The official story fell apart in less than 48 hours. When Pakistan Air Force Group Captain Asim Tariq was shot dead on the streets of Islamabad, the initial police narrative tried to paint it as an act of spontaneous heroism. Officials claimed Tariq stepped in to rescue a woman from an attempted abduction, giving her time to flee before the suspect turned the gun on him. It was a neat, comforting story about civic duty in a city growing increasingly volatile.
Then the Tehreek-e-Taliban Pakistan (TTP) released the video footage.
The group's Special Target Killers Unit published CCTV and mobile phone clips showing a completely different reality. Tariq wasn't playing the Good Samaritan. He was sitting in his car, seatbelt securely fastened, when he was targeted. The woman the police claimed he was rescuing? She was actually riding on the motorcycle with the shooter, 22-year-old Saad Abbasi, who has since been arrested and sent to judicial custody under terrorism and murder charges.
This isn't just another targeted hit. It's a massive failure of intelligence and a terrifying proof of concept for the TTP. If an intelligence-linked military officer can be executed in broad daylight inside the highly secure federal capital, no one is safe.
The Intelligence Connection the Government Wanted to Hide
You have to look at what Tariq did to understand why he died. Security sources indicate he wasn't just a random officer; he was attached to the intelligence directorate. Crucially, his work linked him directly to providing coordinates for recent drone and air strikes targeting militant strongholds across the border in Afghanistan.
The timing is impossible to ignore. Pakistan has ramped up its cross-border operations massively, launching major ground and air offensives like the recent strikes targeting TTP commanders. These operations have been bloody, with Kabul claiming heavy civilian casualties while Islamabad insists it's neutralizing high-value assets.
By killing Tariq, the TTP sent a blunt message back to the intelligence apparatus: We know who you are, we know where you live, and we can reach you in Islamabad.
Why the Initial Police Cover Up Matters
The Islamabad police department's desperate rush to frame this as a street crime intervention reveals how terrified the state is of admitting TTP's footprint in the capital. Acknowledging that a specialized terrorist unit is operating freely in Islamabad undermines the narrative that militancy is restricted to the rugged border regions of Khyber Pakhtunkhwa and Balochistan.
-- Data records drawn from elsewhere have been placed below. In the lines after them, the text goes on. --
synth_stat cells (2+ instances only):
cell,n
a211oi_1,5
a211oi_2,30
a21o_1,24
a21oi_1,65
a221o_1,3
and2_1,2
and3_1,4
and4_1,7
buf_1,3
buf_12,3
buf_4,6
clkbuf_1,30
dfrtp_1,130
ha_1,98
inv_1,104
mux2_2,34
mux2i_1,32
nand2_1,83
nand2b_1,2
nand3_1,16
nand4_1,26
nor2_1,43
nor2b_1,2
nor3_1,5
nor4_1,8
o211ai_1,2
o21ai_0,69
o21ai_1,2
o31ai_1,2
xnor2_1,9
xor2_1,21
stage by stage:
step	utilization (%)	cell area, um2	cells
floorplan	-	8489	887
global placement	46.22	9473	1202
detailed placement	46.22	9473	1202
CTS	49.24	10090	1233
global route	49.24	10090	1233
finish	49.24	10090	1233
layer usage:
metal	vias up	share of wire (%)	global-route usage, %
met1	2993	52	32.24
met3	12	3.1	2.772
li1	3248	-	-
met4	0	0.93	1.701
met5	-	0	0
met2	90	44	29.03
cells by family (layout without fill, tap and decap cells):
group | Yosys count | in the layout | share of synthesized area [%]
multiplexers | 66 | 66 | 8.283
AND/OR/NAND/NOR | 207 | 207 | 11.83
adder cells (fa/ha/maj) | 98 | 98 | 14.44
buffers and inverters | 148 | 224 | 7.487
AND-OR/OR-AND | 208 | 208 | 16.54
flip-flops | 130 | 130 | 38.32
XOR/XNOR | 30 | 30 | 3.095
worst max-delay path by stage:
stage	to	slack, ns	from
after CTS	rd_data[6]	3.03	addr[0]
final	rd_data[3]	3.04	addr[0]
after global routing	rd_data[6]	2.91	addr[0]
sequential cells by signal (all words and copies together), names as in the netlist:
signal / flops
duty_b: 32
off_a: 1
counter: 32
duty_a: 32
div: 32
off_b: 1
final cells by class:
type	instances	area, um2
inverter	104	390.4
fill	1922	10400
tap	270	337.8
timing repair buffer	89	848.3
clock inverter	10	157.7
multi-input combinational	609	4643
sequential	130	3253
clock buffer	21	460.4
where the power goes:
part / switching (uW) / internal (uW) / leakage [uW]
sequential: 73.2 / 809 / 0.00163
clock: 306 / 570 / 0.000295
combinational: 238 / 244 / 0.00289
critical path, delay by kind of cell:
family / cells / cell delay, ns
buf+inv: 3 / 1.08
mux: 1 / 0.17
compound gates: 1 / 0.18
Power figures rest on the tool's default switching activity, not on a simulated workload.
Consider the optics of what actually happened:
- The TTP didn't just pull off the assassination; they documented it.
- They used the state's own vulnerability—public visibility—to embarrass the government by releasing footage that directly countered the police report.
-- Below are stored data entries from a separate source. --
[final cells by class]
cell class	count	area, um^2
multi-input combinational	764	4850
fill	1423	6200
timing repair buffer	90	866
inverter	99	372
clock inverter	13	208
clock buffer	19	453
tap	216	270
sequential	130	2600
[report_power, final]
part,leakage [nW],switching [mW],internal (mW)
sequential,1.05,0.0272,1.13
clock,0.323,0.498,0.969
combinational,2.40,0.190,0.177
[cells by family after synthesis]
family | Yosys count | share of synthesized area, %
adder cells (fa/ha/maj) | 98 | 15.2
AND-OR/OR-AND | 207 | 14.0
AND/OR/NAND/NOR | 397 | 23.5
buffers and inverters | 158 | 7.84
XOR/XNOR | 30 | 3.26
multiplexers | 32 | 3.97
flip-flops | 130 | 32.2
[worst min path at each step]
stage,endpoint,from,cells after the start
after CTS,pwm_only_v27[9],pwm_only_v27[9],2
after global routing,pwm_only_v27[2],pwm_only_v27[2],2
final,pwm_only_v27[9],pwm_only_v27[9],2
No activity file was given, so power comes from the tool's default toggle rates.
==> design/flow/design.v <==
module serializer (i_Clock, i_Data_Ready, i_Data, o_CS, o_MOSI, o_SCLK, o_Ready);
	parameter	DATA_SIZE = 32,  
				DIVIDE_BY = 4;  
	input wire i_Clock;  
	input wire i_Data_Ready;  
	input wire [DATA_SIZE-1:0] i_Data;  
	output reg o_CS;  
	output reg o_MOSI;  
	output reg o_SCLK;  
	output reg o_Ready;  
	reg [DATA_SIZE-1:0] r_Data;
	reg [$clog2(DATA_SIZE)-1:0] r_Data_Index;
	reg [1:0] r_State;
	reg [$clog2(DIVIDE_BY)-1:0] r_Div;
	initial
	begin
			o_CS <= 1'b1;
			r_State <= 2'b00;
			o_MOSI <= 1'b0;
			o_SCLK <= 1'b0;
			o_Ready <= 1'b1;
			r_Data_Index <= 5'b00001;
			r_Div <= 1'b0;
	end
	always @(posedge i_Clock)
	begin
		r_Div <= r_Div + 1'b1;
		if(r_Div == (DIVIDE_BY-1))
		begin
			if(o_Ready && i_Data_Ready)
			begin
				r_Data <= i_Data;
				r_State <= 2'b00;
				o_Ready <= 1'b0;
				o_CS <= 1'b0;
			end
			else if (!o_Ready)
			begin
				if(r_State == 0)
				begin
					o_MOSI <= r_Data[0];
					r_State <= 1;
				end
				else if(r_State == 1)
				begin
					o_SCLK <= ~o_SCLK;
					if(o_SCLK)
					begin
						o_MOSI <= r_Data[r_Data_Index];
						if(r_Data_Index < (DATA_SIZE-1))
						begin
							r_Data_Index <= r_Data_Index + 1;
						end
						else
						begin
							r_State <= 2;
						end
					end
				end
				else if(r_State == 2)
				begin
					o_SCLK <= ~o_SCLK;
					r_State <= 3;
				end
				else if(r_State == 3)
				begin
					r_State <= 0;
					o_SCLK <= 1'b0;
					o_CS <= 1'b1;
					o_MOSI <= 1'b0;
					r_Data_Index <= 5'b00001;
					o_Ready <= 1'b1;
				end
			end
		end
	end
endmodule
==> design/flow/run.sh <==
#!/bin/bash
# OpenROAD 26Q1-2900-gdf79404cd8, Yosys 0.63+post, stock flow scripts
make -C /OpenROAD-flow-scripts/flow DESIGN_CONFIG=/design/flow/config.mk WORK_HOME=/design/flow/orfs finish
==> design/flow/config.mk <==
export PLATFORM = sky130hd
export DESIGN_NAME = serializer
export DESIGN_NICKNAME = serializer
export VERILOG_FILES = /design/flow/design.v
export SDC_FILE = /design/flow/constraint.sdc
export NUM_CORES = 4
export LEC_CHECK = 1
export CORE_AREA = 10 10 114 114
export DIE_AREA = 0 0 124 124
==> design/flow/constraint.sdc <==
current_design serializer

set clk_period 3.6
set clk_io_pct 0.2

create_clock -name clk0 -period $clk_period [get_ports {i_Clock}]

set non_clock_inputs [all_inputs -no_clocks]
set_input_delay [expr $clk_period * $clk_io_pct] -clock clk0 $non_clock_inputs
set_output_delay [expr $clk_period * $clk_io_pct] -clock clk0 [all_outputs]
- They proved their local networks are sophisticated enough to track high-ranking air force intelligence personnel to their personal vehicles.
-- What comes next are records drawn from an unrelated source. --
==> design/flow/design.v <==
`timescale 1ns / 1ps
module viterbi_dec #(parameter p_size_polinom = 3, parameter p_polinom_0 = 3'b111, parameter p_polinom_1 = 3'b101, parameter p_defoult_state = 3'b000)(
    i_clk,
    i_reset,
    i_data,
    i_valid,
    o_data,
    o_valid,
    o_error
    );
    localparam p_defoult_in_0_0 = ^({p_defoult_state, 1'b0} & p_polinom_0);
    localparam p_defoult_in_0_1 = ^({p_defoult_state, 1'b0} & p_polinom_1);
    localparam p_defoult_in_1_0 = ^({p_defoult_state, 1'b1} & p_polinom_0);
    localparam p_defoult_in_1_1 = ^({p_defoult_state, 1'b1} & p_polinom_1);
    input i_clk;
    input i_reset;
    input [1:0] i_data;
    input [1:0] i_valid;
    output [p_size_polinom-1:0] o_data;
    output [p_size_polinom-1:0] o_valid;
    output o_error;
    wire    [1:0]                   w_idata = i_data & i_valid;
    reg     [p_size_polinom-1:0]    r_odata = 0;
    reg     [p_size_polinom-1:0]    r_valid = 0;
    reg     [p_size_polinom-1:0]    r_shift_in = p_defoult_state;
    reg     [1:0]                   r_mod_in_0 = {p_defoult_in_0_1, p_defoult_in_0_0};
    reg     [1:0]                   r_mod_in_1 = {p_defoult_in_1_1, p_defoult_in_1_0};
    wire    [p_size_polinom-1:0]    w_shift_in_0 = {r_shift_in, 1'b0};
    wire    [p_size_polinom-1:0]    w_shift_in_1 = {r_shift_in, 1'b1};
    wire    [p_size_polinom-1:0]    w_shift_in_xx   [3:0];
    reg     [p_size_polinom-1:0]    r_flag_error = 0;
    reg     [p_size_polinom*2-1:0]  r_mod_in_0d0;
    reg     [p_size_polinom*2-1:0]  r_mod_in_0d1;
    reg     [p_size_polinom*2-1:0]  r_mod_in_1d0;
    reg     [p_size_polinom*2-1:0]  r_mod_in_1d1;
    reg     [p_size_polinom*2-1:0]  r_in_data_old;
    reg     [p_size_polinom*2-1:0]  r_in_data_mask;
    wire    [p_size_polinom*2-1:0]  w_in_data_shift = {r_in_data_old, w_idata};
    wire    [p_size_polinom*2-1:0]  w_in_mask_shift = {r_in_data_mask, i_valid};
    reg     [p_size_polinom-1:0]    r_decod_in_0dx;
    reg     [p_size_polinom-1:0]    r_decod_in_1dx;
    reg     [p_size_polinom-1:0]    r_shift_in_0dx = p_defoult_state;
    reg     [p_size_polinom-1:0]    r_shift_in_1dx = p_defoult_state;
    wire    [p_size_polinom-1:0]    w_shift_in_xdx  [3:0];
    wire    [p_size_polinom-1:0]    w_shift_in_xdxx [7:0];
    assign o_data           = r_odata;
    assign o_valid          = r_valid;
    assign o_error          = r_flag_error;
    genvar i_xx, i_xxx, i_xdxx;
    generate 
    for(i_xx = 0 ; i_xx < 4; i_xx = i_xx + 1) begin : U_wire_xx
        assign w_shift_in_xx[i_xx] = {r_shift_in, i_xx[1:0]};
    end
    for(i_xdxx = 0 ; i_xdxx < 4; i_xdxx = i_xdxx + 1) begin : U_wire_xdxx
        assign w_shift_in_xdxx[i_xdxx] = {r_shift_in_0dx, i_xdxx[1:0]};
        assign w_shift_in_xdxx[i_xdxx + 4] = {r_shift_in_1dx, i_xdxx[1:0]};
    end
    endgenerate
    assign w_shift_in_xdx[2'b00] = {r_shift_in_0dx, 1'b0};
    assign w_shift_in_xdx[2'b01] = {r_shift_in_0dx, 1'b1};
    assign w_shift_in_xdx[2'b10] = {r_shift_in_1dx, 1'b0};
    assign w_shift_in_xdx[2'b11] = {r_shift_in_1dx, 1'b1};
    always @(posedge i_clk) begin
        if(i_reset)
        begin
            r_mod_in_0 <= {p_defoult_in_0_1, p_defoult_in_0_0};
            r_mod_in_1 <= {p_defoult_in_1_1, p_defoult_in_1_0};
            r_flag_error <= 0;
            r_shift_in <= p_defoult_state;
            r_shift_in_0dx <= p_defoult_state;
            r_shift_in_1dx <= p_defoult_state;
        end
        else
        begin
            if(i_valid && !r_flag_error)
            begin : _defoult_decoding
                if(w_idata == (r_mod_in_1 & i_valid))
                begin
                    r_shift_in <= w_shift_in_1;
                    r_mod_in_0[0] <= ^(w_shift_in_xx[2'b10] & p_polinom_0);
                    r_mod_in_0[1] <= ^(w_shift_in_xx[2'b10] & p_polinom_1);
                    r_mod_in_1[0] <= ^(w_shift_in_xx[2'b11] & p_polinom_0);
                    r_mod_in_1[1] <= ^(w_shift_in_xx[2'b11] & p_polinom_1);
                    r_odata[0] <= 1;
                end
                else if(w_idata == (r_mod_in_0 & i_valid))
                begin
                    r_shift_in <= w_shift_in_0;
                    r_mod_in_0[0] <= ^(w_shift_in_xx[2'b00] & p_polinom_0);
                    r_mod_in_0[1] <= ^(w_shift_in_xx[2'b00] & p_polinom_1);
                    r_mod_in_1[0] <= ^(w_shift_in_xx[2'b01] & p_polinom_0);
                    r_mod_in_1[1] <= ^(w_shift_in_xx[2'b01] & p_polinom_1);
                    r_odata[0] <= 0;
                end
                else 
                begin : _find_error
                    r_flag_error <= 1;
                    r_shift_in_0dx <= w_shift_in_0;
                    r_shift_in_1dx <= w_shift_in_1;
                    r_mod_in_0d0 <= {0, ^(w_shift_in_xx[2'b00] & p_polinom_1), ^(w_shift_in_xx[2'b00] & p_polinom_0)};
                    r_mod_in_0d1 <= {0, ^(w_shift_in_xx[2'b01] & p_polinom_1), ^(w_shift_in_xx[2'b01] & p_polinom_0)};
                    r_mod_in_1d0 <= {0, ^(w_shift_in_xx[2'b10] & p_polinom_1), ^(w_shift_in_xx[2'b10] & p_polinom_0)};
                    r_mod_in_1d1 <= {0, ^(w_shift_in_xx[2'b11] & p_polinom_1), ^(w_shift_in_xx[2'b11] & p_polinom_0)};
                    r_decod_in_0dx <= 0;
                    r_decod_in_1dx <= 1;
                    r_in_data_old <= 0;
                    r_in_data_mask <= 0;
                end
            end
            else if(i_valid && r_flag_error)
            begin : _fix_error
                if(i_valid == 2'b11) 
                begin
                    r_flag_error <= 0;
                    if(w_in_data_shift == (r_mod_in_1d1 & w_in_mask_shift))
                    begin
                        r_shift_in <= w_shift_in_xdx[2'b11];
                        r_odata <= {r_decod_in_1dx, 1'b1};
                        r_mod_in_0[0] <= ^(w_shift_in_xdxx[3'b110] & p_polinom_0);
                        r_mod_in_0[1] <= ^(w_shift_in_xdxx[3'b110] & p_polinom_1);
                        r_mod_in_1[0] <= ^(w_shift_in_xdxx[3'b111] & p_polinom_0);
                        r_mod_in_1[1] <= ^(w_shift_in_xdxx[3'b111] & p_polinom_1);
                    end
                    else if(w_in_data_shift == (r_mod_in_1d0 & w_in_mask_shift))
                    begin
                        r_shift_in <= w_shift_in_xdx[2'b10];
                        r_odata <= {r_decod_in_1dx, 1'b0};
                        r_mod_in_0[0] <= ^(w_shift_in_xdxx[3'b100] & p_polinom_0);
                        r_mod_in_0[1] <= ^(w_shift_in_xdxx[3'b100] & p_polinom_1);
                        r_mod_in_1[0] <= ^(w_shift_in_xdxx[3'b101] & p_polinom_0);
                        r_mod_in_1[1] <= ^(w_shift_in_xdxx[3'b101] & p_polinom_1);
                    end
                    else if(w_in_data_shift == (r_mod_in_0d1 & w_in_mask_shift))
                    begin
                        r_shift_in <= w_shift_in_xdx[2'b01];
                        r_odata <= {r_decod_in_0dx, 1'b1};
                        r_mod_in_0[0] <= ^(w_shift_in_xdxx[3'b010] & p_polinom_0);
                        r_mod_in_0[1] <= ^(w_shift_in_xdxx[3'b010] & p_polinom_1);
                        r_mod_in_1[0] <= ^(w_shift_in_xdxx[3'b011] & p_polinom_0);
                        r_mod_in_1[1] <= ^(w_shift_in_xdxx[3'b011] & p_polinom_1);
                    end
                    else
                    begin
                        r_shift_in <= w_shift_in_xdx[2'b00];
                        r_odata <= {r_decod_in_0dx, 1'b0};
                        r_mod_in_0[0] <= ^(w_shift_in_xdxx[3'b000] & p_polinom_0);
                        r_mod_in_0[1] <= ^(w_shift_in_xdxx[3'b000] & p_polinom_1);
                        r_mod_in_1[0] <= ^(w_shift_in_xdxx[3'b001] & p_polinom_0);
                        r_mod_in_1[1] <= ^(w_shift_in_xdxx[3'b001] & p_polinom_1);
                    end
                end
                else  
                begin
                    r_flag_error <= {r_flag_error, 1'b1};
                    r_in_data_old <= {r_in_data_old, w_idata};
                    r_in_data_mask <= {r_in_data_mask, i_valid};
                    if(w_idata == (r_mod_in_0d1 & i_valid))         
                        r_mod_in_0d0 <= {r_mod_in_0d0,   ^(w_shift_in_xdxx[3'b010] & p_polinom_1), ^(w_shift_in_xdxx[3'b010] & p_polinom_0)};
                    else                                            
                        r_mod_in_0d0 <= {r_mod_in_0d0, ^(w_shift_in_xdxx[3'b000] & p_polinom_1), ^(w_shift_in_xdxx[3'b000] & p_polinom_0)};
                    if(w_idata == (r_mod_in_0d1 & i_valid))         
                        r_mod_in_0d1 <= {r_mod_in_0d1, ^(w_shift_in_xdxx[3'b011] & p_polinom_1), ^(w_shift_in_xdxx[3'b011] & p_polinom_0)};
                    else                                            
                        r_mod_in_0d1 <= {r_mod_in_0d1,   ^(w_shift_in_xdxx[3'b001] & p_polinom_1), ^(w_shift_in_xdxx[3'b001] & p_polinom_0)};
                    if(w_idata == (r_mod_in_1d1 & i_valid))         
                        r_mod_in_1d0 <= {r_mod_in_1d0,   ^(w_shift_in_xdxx[3'b110] & p_polinom_1), ^(w_shift_in_xdxx[3'b110] & p_polinom_0)};
                    else                                            
                        r_mod_in_1d0 <= {r_mod_in_1d0, ^(w_shift_in_xdxx[3'b100] & p_polinom_1), ^(w_shift_in_xdxx[3'b100] & p_polinom_0)};
                    if(w_idata == (r_mod_in_1d1 & i_valid))         
                        r_mod_in_1d1 <= {r_mod_in_1d1, ^(w_shift_in_xdxx[3'b111] & p_polinom_1), ^(w_shift_in_xdxx[3'b111] & p_polinom_0)};
                    else                                            
                        r_mod_in_1d1 <= {r_mod_in_1d1,   ^(w_shift_in_xdxx[3'b101] & p_polinom_1), ^(w_shift_in_xdxx[3'b101] & p_polinom_0)};
                    if(w_idata == (r_mod_in_0d1 & i_valid))         r_shift_in_0dx <= {r_shift_in_0dx, 1'b1};
                    else                                            r_shift_in_0dx <= {r_shift_in_0dx, 1'b0};
                    if(w_idata == (r_mod_in_1d1 & i_valid))         r_shift_in_1dx <= {r_shift_in_1dx, 1'b1};
                    else                                            r_shift_in_1dx <= {r_shift_in_1dx, 1'b0};
                    if(w_idata == (r_mod_in_0d1 & i_valid))         r_decod_in_0dx <= {r_decod_in_0dx, 1'b1};
                    else                                            r_decod_in_0dx <= {r_decod_in_0dx, 1'b0};
                    if(w_idata == (r_mod_in_1d1 & i_valid))         r_decod_in_1dx <= {r_decod_in_1dx, 1'b1};
                    else                                            r_decod_in_1dx <= {r_decod_in_1dx, 1'b0};
                end
            end
        end
    end
    always @(posedge i_clk) begin
        if(i_reset)
        begin
            r_valid <= 0;
        end
        else
        begin
            if(i_valid)
            begin
                if(r_flag_error && i_valid[0] && i_valid[1])        r_valid <= {r_flag_error, 1'b1};
                else if(w_idata == (r_mod_in_0 & i_valid))          r_valid <= !r_flag_error;
                else if(w_idata == (r_mod_in_1 & i_valid))          r_valid <= !r_flag_error;
                else                                                r_valid <= 0;
            end
            else    r_valid <= 0;
        end
    end
endmodule
==> design/flow/config.mk <==
export PLATFORM = sky130hd
export DESIGN_NAME = viterbi_dec
export DESIGN_NICKNAME = viterbi_dec
export VERILOG_FILES = /design/flow/design.v
export SDC_FILE = /design/flow/constraint.sdc
export NUM_CORES = 4
export LEC_CHECK = 1
export CORE_UTILIZATION = 50
==> design/flow/constraint.sdc <==
current_design viterbi_dec

set clk_period 7.6
set clk_io_pct 0.2

create_clock -name clk0 -period $clk_period [get_ports {i_clk}]

set non_clock_inputs [all_inputs -no_clocks]
set_input_delay [expr $clk_period * $clk_io_pct] -clock clk0 $non_clock_inputs
set_output_delay [expr $clk_period * $clk_io_pct] -clock clk0 [all_outputs]
==> design/flow/run.sh <==
#!/bin/bash
# OpenROAD 26Q1-2900-gdf79404cd8, Yosys 0.63+post, stock flow scripts
make -C /OpenROAD-flow-scripts/flow DESIGN_CONFIG=/design/flow/config.mk WORK_HOME=/design/flow/orfs finish
==> CHANGELOG.md <==
### Metrics

* Post-synth EDFFs at 33
* Clk Latency, worst-skew pair at 0.29 ns
* Fp util at 53.4%
* CP arrival at 3.74 ns
* DRC Markers at 0
* Power Density at 251 nW/µm²
* Minimum clock period at 3.76 ns
* Req. time, crit path at 7.58 ns
* Antenna violations before repair at 0
* Max-slew violations at 0
* Syn Area/Cell at 11.5 µm²
* Worst Tran Pin Value at 0.737 ns
* Final setup fails at 0
* Layout area overhead at 11.0%
* Log Warnings at 26
* CP max stage cell: clkdlybuf4s50_1
* Site row count at 23
* Global route overflow at 0
* Commonest cells post-synth: edfxtp_1 (33), nor2b_1 (20), xor2_1 (17)
* Synth top cell by count: edfxtp_1
* Post-synth ARST share at 0%
* Vias at 1401
* Detailed Route Iter0 Violations at 93
* First-pass DRT Iterations at 4
* Bufs and invs on worst path at 2
* Routed WL at 3950 µm
* CTS hold repair buffers at 0
* Fin crit share at 49.5%
* Routed WL per cell at 15.7 µm
* Synth flops at 46
* Top cell type's share of synthesized area at 45.4%
* Final Hold Fails at 0
* Fill cells at 347
* Post-DP Area at 2340 µm²
* Via count of the first global-routing pass at 1379
* Crit path launch type: input pin
* Post-DP HPWL at 2830 µm
* Post-CTS Setup Bufs at 0
* Rel. slew slack at 50.5%
* Critical Path End Type: flip-flop
* Die H at 68.1 µm
* Ant diodes at 0
* Worst Clk Skew at 0.00702 ns
* Clock power frac at 22.8%
* Synth cell types at 39
* Area leader, netlist: edfxtp_1
* Ys flop type: edfxtp_1
* Top delay family on crit path: buffers and inverters
* Root buf cell: clkbuf_8
* Yosys Chip Area at 2180 µm²
* # Cells Yosys at 189
* CTS max path bufs at 2
* Total GRT Usage at 20.5%
* Ports at 13
* Max FO, Critical Path at 21
* Global-route wire length before repair at 6510 µm
* Die W at 68.1 µm
* Yosys warns at 1
* Leakage at 0.916 nW
* Combinational power share at 21.9%
* Final Cell Area at 2420 µm²
* Num CTS Buffers at 5
* # H-tree levels at 2
* Largest net degree at the start of global routing at 30
* Vias per inst at 5.56
* Mapped Cells at 189
* Status: finished clean
* Overall power consumption at 0.607 mW
* FF+latch area at 1250 µm²
* Internal power at 0.435 mW
* Chip area at 4630 µm²
* Clk sinks at 46
* Seq share, synth at 57.3%
* Layout cells sized above 1 at 10.9%
* Cell area after synthesis at 2180 µm²
* Clk slew on worst S/H paths at 0.08 ns
* NetSw at 0.173 mW
* Max_cap viols at 0
* Internal reg-to-reg setup slack at 5.06 ns
* Sequential power share at 55.4%
* Worst Hold Class: reg -> reg
* RSZ-0062 raised after global routing: no
* Gate Area at 878 µm²
* Port bufs at 12
* Setup CP Type: in -> reg
* Sw frac at 28.5%
* Fmax at 266 MHz
* Setup tns final at 0 ns
* Post_cts resized at 0
* Cell area leaders: edfxtp_1 (45%), dfxtp_1 (12%), xor2_1 (6.8%)
* ANT nets after route at 0
* TritonCTS clock tree: done
* Core Area at 4090 µm²
* Slowest stage delay, CP at 0.64 ns
* Worst-path cell chain: clkdlybuf4s50_1 > xor2_1 > a22oi_1 > o21ai_0 > nand3b_1 > nor2_2 > buf_4
* Worst vdd ir at 158 µV
* Final GP Congestion at 0.882
* Final core utilization at 59.2%
-- worst paths after layout --
path | from | end | cells past startpoint
hold / removal | r_mod_in_1[0] | r_mod_in_1[0] | 2
hold reg to reg | r_mod_in_1[0] | r_mod_in_1[0] | 2
setup / recovery | i_data[1] | r_mod_in_1d0[2] | 7
setup reg to reg | r_flag_error[1] | r_mod_in_1d0[2] | 6
-- area by class of cell --
cell class,instances,share of cell area [%]
Sequential cell,46,51.7
Inverter,3,0.465
Timing Repair Buffer,14,5.58
Tap cell,50,2.58
Clock inverter,2,0.413
Clock buffer,6,3.00
Multi-Input combinational cell,131,36.3
-- worst register-to-register path, delay by kind of cell, from the launching register on --
kind | cells | cell delay, ns
simple gates | 5 | 1.50
flops | 1 | 0.35
buf+inv | 1 | 0.37
-- through the flow --
step / std cells / worst slack, ns / hold WS, ns
after CTS: 252 / 3.84 / 0.495
final: 252 / 3.84 / 0.494
after global placement: 244 / 3.56 / 0.476
after floorplan: 189 / 3.57 / 0.446
after detailed placement: 244 / 3.53 / 0.485
after global routing: 252 / 3.57 / 0.533
-- kinds of logic after synthesis --
| group | count (synthesis) | share of synthesized area [%] |
|---|---|---|
| compound gates | 31 | 9.40 |
| xor+xnor | 17 | 6.82 |
| fa+ha+maj | 1 | 0.459 |
| buf+inv | 12 | 2.52 |
| flops | 46 | 57.3 |
| mux | 9 | 4.36 |
| simple gates | 73 | 19.1 |
-- cells in the final DEF (no fill, tap or decap), types with 3 or more instances in the layout --
cell and count:
nor2b_1 20, mux2_2 4, edfxtp_1 33, dfxtp_1 13, nand3_1 3, o21ai_0 5, inv_1 3, and3_1 8
nor2_1 10, clkdlybuf4s50_1 12, xor2_1 17, mux2i_1 5, a22oi_1 6, clkbuf_8 5, and2_2 3, nand2_1 11
a21oi_1 9
-- flip-flops by register name, indices dropped and copies added (netlist names), 3 cells and up --
register        count
r_mod_in_1d1        6
r_in_data_mask      4
r_flag_error        3
r_odata             3
r_in_data_old       4
r_mod_in_0d1        6
r_mod_in_1d0        6
r_valid             3
-- power by group through the flow --
| stage | clock, mW | sequential, mW | combinational (mW) |
|---|---|---|---|
| after CTS | 0.142 | 0.336 | 0.133 |
| after global routing | 0.151 | 0.340 | 0.150 |
| final | 0.138 | 0.336 | 0.133 |
-- routing by layer --
metal | GRT usage [%] | part of all wire, % | vias to the layer above
met5 | 0 | 0 | -
met4 | 2.34 | 0.86 | 0
met3 | 5.07 | 4.4 | 4
met2 | 31.6 | 47 | 31
met1 | 32.4 | 48 | 661
li1 | - | - | 705
Power is estimated from default activity; no workload was simulated.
When a militant group possesses better information control and public relation agility than the local police force, the security state has a systemic crisis on its hands.
What This Means for Pakistan Next Steps
The tit-for-tat war between Islamabad and the TTP is escalating past the point of containment. With Pakistan executing high-intensity strikes along the Afghan border and the TTP striking back in the heart of the capital, the old strategy of containment isn't working.
The security apparatus needs an immediate pivot.
First, the state must stop hiding the reality of urban sleeper cells. Spinning assassinations as street crimes destroys public trust and leaves communities unprepared. Second, counter-terrorism operations must focus heavily on internal logistics and local facilitators within major cities rather than relying solely on border airstrikes.
If you want to track how this security crisis evolves, keep your eyes on the upcoming anti-terrorism court proceedings for Saad Abbasi. The details leaked from his interrogation will reveal exactly how deep the TTP's urban network runs in the capital.